[Given records — start]

`src/rtl/pwm_cmp_pkg.sv`:
```
package pwm_cmp_pkg;

  localparam logic [1:0] ADDR_CTRL   = 2'd0;
  localparam logic [1:0] ADDR_PERIOD = 2'd1;
  localparam logic [1:0] ADDR_CMP    = 2'd2;
  localparam logic [1:0] ADDR_EVT    = 2'd3;

  localparam logic [2:0] MODE_SENSE_A = 3'b110;
  localparam logic [2:0] MODE_SENSE_B = 3'b111;

  typedef enum logic [1:0] {
    ALIGN_EDGE      = 2'b00,
    ALIGN_FLAG_DN   = 2'b01,
    ALIGN_FLAG_UP   = 2'b10,
    ALIGN_FLAG_BOTH = 2'b11
  } align_e;

  typedef struct packed {
    logic [2:0] mode;
    logic       act_low;
    logic       cmp_hold;
    logic       per_hold;
    align_e     align;
    logic       down;
    logic       run;
  } ctrl_t;

  localparam int CTRL_W = $bits(ctrl_t);

endpackage

```
`src/rtl/pwm_cmp_regs.sv`:
```
module pwm_cmp_regs
  import pwm_cmp_pkg::*;
#(
  parameter int CNT_W = 16
) (
  input  logic             clk,
  input  logic             rst_n,
  input  logic             wr_en,
  input  logic [1:0]       wr_addr,
  input  logic [CNT_W-1:0] wr_data,
  input  logic             uev_i,
  output ctrl_t            ctrl_o,
  output logic [CNT_W-1:0] per_act_o,
  output logic [CNT_W-1:0] cmp_act_o,
  output logic [CNT_W-1:0] per_shadow_o,
  output logic             sw_upd_o,
  output logic             flag_clr_o
);

  ctrl_t            ctrl_q;
  logic [CNT_W-1:0] per_pre_q, cmp_pre_q;
  logic [CNT_W-1:0] per_sh_q, cmp_sh_q;
  logic             evt_wr;
  logic             load_sh;

  assign evt_wr     = wr_en && (wr_addr == ADDR_EVT);
  assign sw_upd_o   = evt_wr && wr_data[0];
  assign flag_clr_o = evt_wr && wr_data[1];
  assign load_sh    = sw_upd_o || uev_i;

  always_ff @(posedge clk or negedge rst_n) begin
    if (!rst_n) begin
      ctrl_q    <= '0;
      per_pre_q <= '0;
      cmp_pre_q <= '0;
    end else if (wr_en) begin
      case (wr_addr)
        ADDR_CTRL:   ctrl_q    <= ctrl_t'(wr_data[CTRL_W-1:0]);
        ADDR_PERIOD: per_pre_q <= wr_data;
        ADDR_CMP:    cmp_pre_q <= wr_data;
        default:     ;
      endcase
    end
  end

  always_ff @(posedge clk or negedge rst_n) begin
    if (!rst_n) begin
      per_sh_q <= '0;
      cmp_sh_q <= '0;
    end else if (load_sh) begin
      per_sh_q <= per_pre_q;
      cmp_sh_q <= cmp_pre_q;
    end
  end

  assign ctrl_o       = ctrl_q;
  assign per_act_o    = ctrl_q.per_hold ? per_sh_q : per_pre_q;
  assign cmp_act_o    = ctrl_q.cmp_hold ? cmp_sh_q : cmp_pre_q;
  assign per_shadow_o = per_sh_q;

endmodule

```
`src/rtl/pwm_cmp_counter.sv`:
```
module pwm_cmp_counter
  import pwm_cmp_pkg::*;
#(
  parameter int CNT_W = 16
) (
  input  logic             clk,
  input  logic             rst_n,
  input  logic             run_i,
  input  logic             down_i,
  input  align_e           align_i,
  input  logic [CNT_W-1:0] per_i,
  input  logic             sw_upd_i,
  output logic [CNT_W-1:0] cnt_o,
  output logic             going_down_o,
  output logic             uev_o
);

  localparam logic [CNT_W-1:0] ONE = {{(CNT_W-1){1'b0}}, 1'b1};

  logic [CNT_W-1:0] cnt_q, cnt_d;
  logic             up_q, up_d;
  logic             center;
  logic             uev;

  assign center = (align_i != ALIGN_EDGE);

  always_comb begin
    cnt_d = cnt_q;
    up_d  = center ? up_q : 1'b1;
    uev   = 1'b0;
    if (sw_upd_i) begin
      cnt_d = '0;
      up_d  = 1'b1;
    end else if (run_i) begin
      if (!center) begin
        if (!down_i) begin
          if (cnt_q >= per_i) begin
            cnt_d = '0;
            uev   = 1'b1;
          end else begin
            cnt_d = cnt_q + ONE;
          end
        end else begin
          if (cnt_q == '0) begin
            cnt_d = per_i;
            uev   = 1'b1;
          end else begin
            cnt_d = cnt_q - ONE;
          end
        end
      end else if (up_q) begin
        if (cnt_q >= per_i) begin
          up_d  = 1'b0;
          cnt_d = (per_i == '0) ? '0 : per_i - ONE;
          uev   = 1'b1;
        end else begin
          cnt_d = cnt_q + ONE;
        end
      end else begin
        if (cnt_q == '0) begin
          up_d  = 1'b1;
          cnt_d = (per_i == '0) ? '0 : ONE;
          uev   = 1'b1;
        end else begin
          cnt_d = cnt_q - ONE;
        end
      end
    end
  end

  always_ff @(posedge clk or negedge rst_n) begin
    if (!rst_n) begin
      cnt_q <= '0;
      up_q  <= 1'b1;
    end else begin
      cnt_q <= cnt_d;
      up_q  <= up_d;
    end
  end

  assign cnt_o        = cnt_q;
  assign going_down_o = center ? ~up_q : down_i;
  assign uev_o        = uev;

endmodule

```
`src/rtl/pwm_cmp_compare.sv`:
```
module pwm_cmp_compare
  import pwm_cmp_pkg::*;
#(
  parameter int CNT_W = 16
) (
  input  logic             clk,
  input  logic             rst_n,
  input  logic [CNT_W-1:0] cnt_i,
  input  logic [CNT_W-1:0] per_i,
  input  logic [CNT_W-1:0] cmp_i,
  input  logic             going_down_i,
  input  ctrl_t            ctrl_i,
  input  logic             flag_clr_i,
  output logic             ref_o,
  output logic             pwm_o,
  output logic             flag_o
);

  logic base;
  logic refv;
  logic slope_ok;
  logic hit;
  logic flag_q;

  always_comb begin
    if (ctrl_i.align != ALIGN_EDGE) begin
      if (cmp_i == '0)         base = 1'b0;
      else if (cmp_i >= per_i) base = 1'b1;
      else                     base = (cnt_i < cmp_i);
    end else if (ctrl_i.down) begin
      base = (cnt_i <= cmp_i);
    end else begin
      base = (cnt_i < cmp_i);
    end
  end

  always_comb begin
    case (ctrl_i.mode)
      MODE_SENSE_A: refv = base;
      MODE_SENSE_B: refv = ~base;
      default:      refv = 1'b0;
    endcase
  end

  always_comb begin
    case (ctrl_i.align)
      ALIGN_FLAG_DN: slope_ok = going_down_i;
      ALIGN_FLAG_UP: slope_ok = ~going_down_i;
      default:       slope_ok = 1'b1;
    endcase
  end

  assign hit = ctrl_i.run && (cnt_i == cmp_i) && slope_ok;

  always_ff @(posedge clk or negedge rst_n) begin
    if (!rst_n) flag_q <= 1'b0;
    else        flag_q <= (flag_q & ~flag_clr_i) | hit;
  end

  assign ref_o  = refv;
  assign pwm_o  = refv ^ ctrl_i.act_low;
  assign flag_o = flag_q;

endmodule

```
`src/rtl/pwm_cmp_channel.sv`:
```
module pwm_cmp_channel
  import pwm_cmp_pkg::*;
#(
  parameter int CNT_W = 16
) (
  input  logic             clk,
  input  logic             rst_n,
  input  logic             wr_en,
  input  logic [1:0]       wr_addr,
  input  logic [CNT_W-1:0] wr_data,
  output logic [CNT_W-1:0] cnt_o,
  output logic             ref_o,
  output logic             pwm_o,
  output logic             flag_o,
  output logic             dir_down_o
);

  ctrl_t            ctrl;
  logic [CNT_W-1:0] per_act, cmp_act, per_shadow;
  logic             sw_upd, flag_clr, upd_evt;

  pwm_cmp_regs #(.CNT_W(CNT_W)) u_regs (
    .clk          (clk),
    .rst_n        (rst_n),
    .wr_en        (wr_en),
    .wr_addr      (wr_addr),
    .wr_data      (wr_data),
    .uev_i        (upd_evt),
    .ctrl_o       (ctrl),
    .per_act_o    (per_act),
    .cmp_act_o    (cmp_act),
    .per_shadow_o (per_shadow),
    .sw_upd_o     (sw_upd),
    .flag_clr_o   (flag_clr)
  );

  pwm_cmp_counter #(.CNT_W(CNT_W)) u_cnt (
    .clk          (clk),
    .rst_n        (rst_n),
    .run_i        (ctrl.run),
    .down_i       (ctrl.down),
    .align_i      (ctrl.align),
    .per_i        (per_act),
    .sw_upd_i     (sw_upd),
    .cnt_o        (cnt_o),
    .going_down_o (dir_down_o),
    .uev_o        (upd_evt)
  );

  pwm_cmp_compare #(.CNT_W(CNT_W)) u_cmp (
    .clk          (clk),
    .rst_n        (rst_n),
    .cnt_i        (cnt_o),
    .per_i        (per_act),
    .cmp_i        (cmp_act),
    .going_down_i (dir_down_o),
    .ctrl_i       (ctrl),
    .flag_clr_i   (flag_clr),
    .ref_o        (ref_o),
    .pwm_o        (pwm_o),
    .flag_o       (flag_o)
  );

endmodule

```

[Given records — finish]

__Problem description__
When the word "refv" appears in a line of the listing, pull that line out.

__Response box__
  logic refv;
      MODE_SENSE_A: refv = base;
      MODE_SENSE_B: refv = ~base;
      default:      refv = 1'b0;
  assign ref_o  = refv;
  assign pwm_o  = refv ^ ctrl_i.act_low;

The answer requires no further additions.